3.1.2 Transformation behaviour of the inverse first fundamental form I
From → this paragraph we recall the transformation formula \[ \overset{\boldsymbol{\,\sim}}{\boldsymbol g}=D\psi^T\circ{\boldsymbol g}\circ D\psi \] for the first fundamental form \( {\boldsymbol g}. \) From this rule we immediately get \[ \overset{\boldsymbol{\,\sim}}{\boldsymbol g}^{-1} =(D\psi)^{-1}\circ{\boldsymbol g}^{-1}\circ(D\psi^T)^{-1} =(D\psi)^{-1}\circ{\boldsymbol g}^{-1}\circ(D\psi^{-1})^T\,. \] This is the transformation formula for the inverse first fundamental form \( {\boldsymbol g}^{-1}. \) Setting \[ D\psi^{-1} =:\left( \begin{array}{cc} \overline\Lambda{\ }_{\mspace{-0.4ex}1}^{\mspace{-0.4ex}1} & \overline\Lambda{\ }_{\mspace{-0.4ex}2}^{\mspace{-0.4ex}1} \\[0.6ex] \overline\Lambda{\ }_{\mspace{-0.4ex}1}^{\mspace{-0.4ex}2} & \overline\Lambda{\ }_{\mspace{-0.4ex}2}^{\mspace{-0.4ex}2} \end{array} \right),\quad (D\psi^{-1})^T =:\left( \begin{array}{cc} \overline\Lambda{\ }_{\mspace{-0.4ex}1}^{\mspace{-0.4ex}1} & \overline\Lambda{\ }_{\mspace{-0.4ex}1}^{\mspace{-0.4ex}2} \\[0.6ex] \overline\Lambda{\ }_{\mspace{-0.4ex}2}^{\mspace{-0.4ex}1} & \overline\Lambda{\ }_{\mspace{-0.4ex}2}^{\mspace{-0.4ex}2} \end{array} \right), \] where the coefficients \( \overline\Lambda{\ }_{\mspace{-0.4ex}i}^{\mspace{-0.4ex}j} \) satisfy \[ \sum_{j=1}^2\Lambda_j^i\overline\Lambda{\ }_{\mspace{-0.4ex}k}^{\mspace{-0.4ex}j} =\sum_{j=1}^2\overline\Lambda{\ }_{\mspace{-0.4ex}j}^{\mspace{-0.4ex}i}\Lambda_k^j=\delta_k^i\,,\quad i,k=1,2, \] we can rewrite the above result into the following index form.

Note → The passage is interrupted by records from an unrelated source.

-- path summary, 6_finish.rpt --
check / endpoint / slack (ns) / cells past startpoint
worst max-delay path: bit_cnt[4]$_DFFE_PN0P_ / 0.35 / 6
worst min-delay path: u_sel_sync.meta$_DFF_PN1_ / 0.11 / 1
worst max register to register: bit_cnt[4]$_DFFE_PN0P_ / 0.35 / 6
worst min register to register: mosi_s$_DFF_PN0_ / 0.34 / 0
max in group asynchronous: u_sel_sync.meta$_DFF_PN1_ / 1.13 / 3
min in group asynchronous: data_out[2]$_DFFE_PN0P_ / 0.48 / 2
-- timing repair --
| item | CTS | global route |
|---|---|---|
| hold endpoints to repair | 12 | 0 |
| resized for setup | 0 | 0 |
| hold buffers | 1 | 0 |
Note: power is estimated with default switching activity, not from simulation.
--- config.mk ---
export PLATFORM = sky130hd
export DESIGN_NAME = multicycle_ctrl_flat
export DESIGN_NICKNAME = d
export VERILOG_FILES = /design/src/rtl/ctrl_pkg.sv /design/src/rtl/multicycle_ctrl_if.sv /design/src/rtl/alu_op_decode.sv /design/src/rtl/multicycle_ctrl.sv /design/src/flat_wrapper.sv
export SDC_FILE = /design/constraint.sdc
export NUM_CORES = 1
export LEC_CHECK = 0
export BUFFER_PORTS_ARGS = -buffer_cell sky130_fd_sc_hd__buf_2
export CAP_MARGIN = 20
export CORE_ASPECT_RATIO = 1.1
export CORE_MARGIN = 10
export CORE_UTILIZATION = 30
export CTS_CLUSTER_SIZE = 20
export DETAILED_ROUTE_END_ITERATION = 10
export GPL_ROUTABILITY_DRIVEN = 1
export PLACE_DENSITY = 0.68
export SYNTH_ARGS = -nofsm -noshare
export SYNTH_HDL_FRONTEND = slang
export SYNTH_SLANG_ARGS = --single-unit
--- constraint.sdc ---
create_clock -name Clk -period 3.51 [get_ports Clk]
set_input_delay 0.702 -clock Clk [delete_from_list [all_inputs] [get_ports Clk]]
set_output_delay 0.702 -clock Clk [all_outputs]
set_load 0.05 [all_outputs]
--- src/rtl/ctrl_pkg.sv ---
// Shared encodings for the multi-cycle MIPS-subset controller: states, opcodes,
// funct codes, ALU operations and datapath mux selects.
package ctrl_pkg;

  typedef enum logic [2:0] {
    S_IF   = 3'd0,
    S_ID   = 3'd1,
    S_EXE  = 3'd2,
    S_MEM  = 3'd3,
    S_WB   = 3'd4,
    S_TRAP = 3'd5,
    S_RSV6 = 3'd6,
    S_RSV7 = 3'd7
  } state_e;

  localparam logic [5:0] OP_RTYPE = 6'h00;
  localparam logic [5:0] OP_J     = 6'h02;
  localparam logic [5:0] OP_BEQ   = 6'h04;
  localparam logic [5:0] OP_BNE   = 6'h05;
  localparam logic [5:0] OP_ADDI  = 6'h08;
  localparam logic [5:0] OP_ANDI  = 6'h0C;
  localparam logic [5:0] OP_ORI   = 6'h0D;
  localparam logic [5:0] OP_LW    = 6'h23;
  localparam logic [5:0] OP_SW    = 6'h2B;

  localparam logic [5:0] FN_ADD = 6'h20;
  localparam logic [5:0] FN_SUB = 6'h22;
  localparam logic [5:0] FN_AND = 6'h24;
  localparam logic [5:0] FN_OR  = 6'h25;

  localparam logic [1:0] ALUC_ADD = 2'b00;
  localparam logic [1:0] ALUC_SUB = 2'b01;
  localparam logic [1:0] ALUC_AND = 2'b10;
  localparam logic [1:0] ALUC_OR  = 2'b11;

  localparam logic [1:0] ASRCB_REG  = 2'b00;
  localparam logic [1:0] ASRCB_FOUR = 2'b01;
  localparam logic [1:0] ASRCB_EXT  = 2'b10;
  localparam logic [1:0] ASRCB_BR   = 2'b11;

  localparam logic [1:0] PCSRC_ALU    = 2'b00;
  localparam logic [1:0] PCSRC_ALUOUT = 2'b01;
  localparam logic [1:0] PCSRC_JUMP   = 2'b10;

endpackage

--- src/rtl/multicycle_ctrl_if.sv ---
// Controller <-> datapath bundle: instruction fields and status in, strobes out.
// The controller uses the slave modport, the datapath side uses master.
interface multicycle_ctrl_if;
  logic [5:0] Op;
  logic [5:0] Func;
  logic       Z;
  logic       MemReady;
  logic       PCWr;
  logic [1:0] Pcsource;
  logic       IRWr;
  logic       IorD;
  logic       MemRd;
  logic       MemWr;
  logic       RegWr;
  logic       RegDst;
  logic       MemToReg;
  logic       AluSrcA;
  logic [1:0] AluSrcB;
  logic       ExtOp;
  logic [1:0] Aluc;
  logic       Retire;
  logic       Illegal;
  logic [2:0] State;

  modport slave (
    input  Op, Func, Z, MemReady,
    output PCWr, Pcsource, IRWr, IorD, MemRd, MemWr, RegWr, RegDst, MemToReg,
           AluSrcA, AluSrcB, ExtOp, Aluc, Retire, Illegal, State
  );

  modport master (
    output Op, Func, Z, MemReady,
    input  PCWr, Pcsource, IRWr, IorD, MemRd, MemWr, RegWr, RegDst, MemToReg,
           AluSrcA, AluSrcB, ExtOp, Aluc, Retire, Illegal, State
  );
endinterface

--- src/rtl/alu_op_decode.sv ---
// Combinational instruction decode: instruction class flags, legality, and the
// ALU operation / immediate extension used during execute.
module alu_op_decode
  import ctrl_pkg::*;
(
  input  logic [5:0] Op,
  input  logic [5:0] Func,
  output logic [1:0] Aluc_rt,
  output logic       ExtOp,
  output logic       legal,
  output logic       rtype,
  output logic       imm,
  output logic       ld,
  output logic       st,
  output logic       br,
  output logic       jmp
);

  always_comb begin
    Aluc_rt = ALUC_ADD;
    ExtOp   = 1'b0;
    rtype   = 1'b0;
    imm     = 1'b0;
    ld      = 1'b0;
    st      = 1'b0;
    br      = 1'b0;
    jmp     = 1'b0;
    case (Op)
      OP_RTYPE: begin
        case (Func)
          FN_ADD:  begin rtype = 1'b1; Aluc_rt = ALUC_ADD; end
          FN_SUB:  begin rtype = 1'b1; Aluc_rt = ALUC_SUB; end
          FN_AND:  begin rtype = 1'b1; Aluc_rt = ALUC_AND; end
          FN_OR:   begin rtype = 1'b1; Aluc_rt = ALUC_OR;  end
          default: ;
        endcase
      end
      OP_ADDI: begin imm = 1'b1; ExtOp = 1'b1; end
      // Logical immediates are zero-extended.
      OP_ANDI: begin imm = 1'b1; Aluc_rt = ALUC_AND; end
      OP_ORI:  begin imm = 1'b1; Aluc_rt = ALUC_OR;  end
      OP_LW:   begin ld  = 1'b1; ExtOp = 1'b1; end
      OP_SW:   begin st  = 1'b1; ExtOp = 1'b1; end
      OP_BEQ, OP_BNE: begin br = 1'b1; Aluc_rt = ALUC_SUB; end
      OP_J:    jmp = 1'b1;
      default: ;
    endcase
    legal = rtype | imm | ld | st | br | jmp;
  end

endmodule

--- src/rtl/multicycle_ctrl.sv ---
// Multi-cycle control FSM: state register, next-state logic and Moore-style
// strobes qualified by the decoded instruction, Z and MemReady.
module multicycle_ctrl
  import ctrl_pkg::*;
(
  input  logic               Clk,
  input  logic               Clrn,
  multicycle_ctrl_if.slave   bus
);

  state_e     state_q, state_d;
  logic [1:0] dec_aluc;
  logic       dec_ext_op, dec_legal, dec_rtype, dec_imm, dec_ld, dec_st, dec_br, dec_jmp;

  logic       pc_wr, ir_wr, mem_rd, mem_wr, reg_wr, retire, illegal;
  logic       iord, reg_dst, mem_to_reg, alu_src_a, ext_op;
  logic [1:0] pc_source, alu_src_b, aluc;

  alu_op_decode u_dec (
    .Op      (bus.Op),
    .Func    (bus.Func),
    .Aluc_rt (dec_aluc),
    .ExtOp   (dec_ext_op),
    .legal   (dec_legal),
    .rtype   (dec_rtype),
    .imm     (dec_imm),
    .ld      (dec_ld),
    .st      (dec_st),
    .br      (dec_br),
    .jmp     (dec_jmp)
  );

  always_ff @(posedge Clk or negedge Clrn) begin
    if (!Clrn) state_q <= S_IF;
    else       state_q <= state_d;
  end

  always_comb begin
    state_d    = state_q;
    pc_wr      = 1'b0;
    ir_wr      = 1'b0;
    mem_rd     = 1'b0;
    mem_wr     = 1'b0;
    reg_wr     = 1'b0;
    retire     = 1'b0;
    illegal    = 1'b0;
    iord       = 1'b0;
    reg_dst    = 1'b0;
    mem_to_reg = 1'b0;
    alu_src_a  = 1'b0;
    ext_op     = 1'b0;
    pc_source  = PCSRC_ALU;
    alu_src_b  = ASRCB_REG;
    aluc       = ALUC_ADD;
    case (state_q)
      S_IF: begin
        mem_rd    = 1'b1;
        alu_src_b = ASRCB_FOUR;
        ir_wr     = bus.MemReady;
        pc_wr     = bus.MemReady;
        if (bus.MemReady) state_d = S_ID;
      end
      S_ID: begin
        // Branch target computed here lands in ALUOut for S_EXE.
        alu_src_b = ASRCB_BR;
        if (dec_jmp) begin
          pc_wr     = 1'b1;
          pc_source = PCSRC_JUMP;
          retire    = 1'b1;
          state_d   = S_IF;
        end else if (!dec_legal) begin
          state_d = S_TRAP;
        end else begin
          state_d = S_EXE;
        end
      end
      S_EXE: begin
        alu_src_a = 1'b1;
        aluc      = dec_aluc;
        ext_op    = dec_ext_op;
        if (dec_br) begin
          alu_src_b = ASRCB_REG;
          pc_wr     = (bus.Op == OP_BEQ) ? bus.Z : ~bus.Z;
          pc_source = PCSRC_ALUOUT;
          retire    = 1'b1;
          state_d   = S_IF;
        end else if (dec_rtype) begin
          alu_src_b = ASRCB_REG;
          state_d   = S_WB;
        end else if (dec_imm) begin
          alu_src_b = ASRCB_EXT;
          state_d   = S_WB;
        end else if (dec_ld || dec_st) begin
          alu_src_b = ASRCB_EXT;
          state_d   = S_MEM;
        end else begin
          state_d = S_TRAP;
        end
      end
      S_MEM: begin
        iord   = 1'b1;
        mem_rd = dec_ld;
        mem_wr = dec_st;
        if (!(dec_ld || dec_st)) begin
          state_d = S_TRAP;
        end else if (bus.MemReady) begin
          retire  = dec_st;
          state_d = dec_ld ? S_WB : S_IF;
        end
      end
      S_WB: begin
        reg_wr     = 1'b1;
        retire     = 1'b1;
        reg_dst    = (bus.Op == OP_RTYPE);
        mem_to_reg = (bus.Op == OP_LW);
        state_d    = S_IF;
      end
      S_TRAP:  illegal = 1'b1;
      default: state_d = S_TRAP;
    endcase
  end

  // Strobes are gated by Clrn so they drop the moment reset asserts.
  assign bus.PCWr     = pc_wr   & Clrn;
  assign bus.IRWr     = ir_wr   & Clrn;
  assign bus.MemRd    = mem_rd  & Clrn;
  assign bus.MemWr    = mem_wr  & Clrn;
  assign bus.RegWr    = reg_wr  & Clrn;
  assign bus.Retire   = retire  & Clrn;
  assign bus.Illegal  = illegal & Clrn;
  assign bus.Pcsource = pc_source;
  assign bus.IorD     = iord;
  assign bus.RegDst   = reg_dst;
  assign bus.MemToReg = mem_to_reg;
  assign bus.AluSrcA  = alu_src_a;
  assign bus.AluSrcB  = alu_src_b;
  assign bus.ExtOp    = ext_op;
  assign bus.Aluc     = aluc;
  assign bus.State    = state_q;

endmodule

Proposition: It holds the transformation formula \[ \overset{\boldsymbol{\,\sim}}g{\ }^{\mspace{-0.3ex}mn} =\sum_{i,j=1}^2\overline\Lambda{\ }_{\mspace{-0.4ex}i}^{\mspace{-0.4ex}m}\overline\Lambda{\ }_{\mspace{-0.4ex}j}^{\mspace{-0.4ex}n}g^{ij}\,,\quad m,n=1,2, \] for the inverse first fundamental form.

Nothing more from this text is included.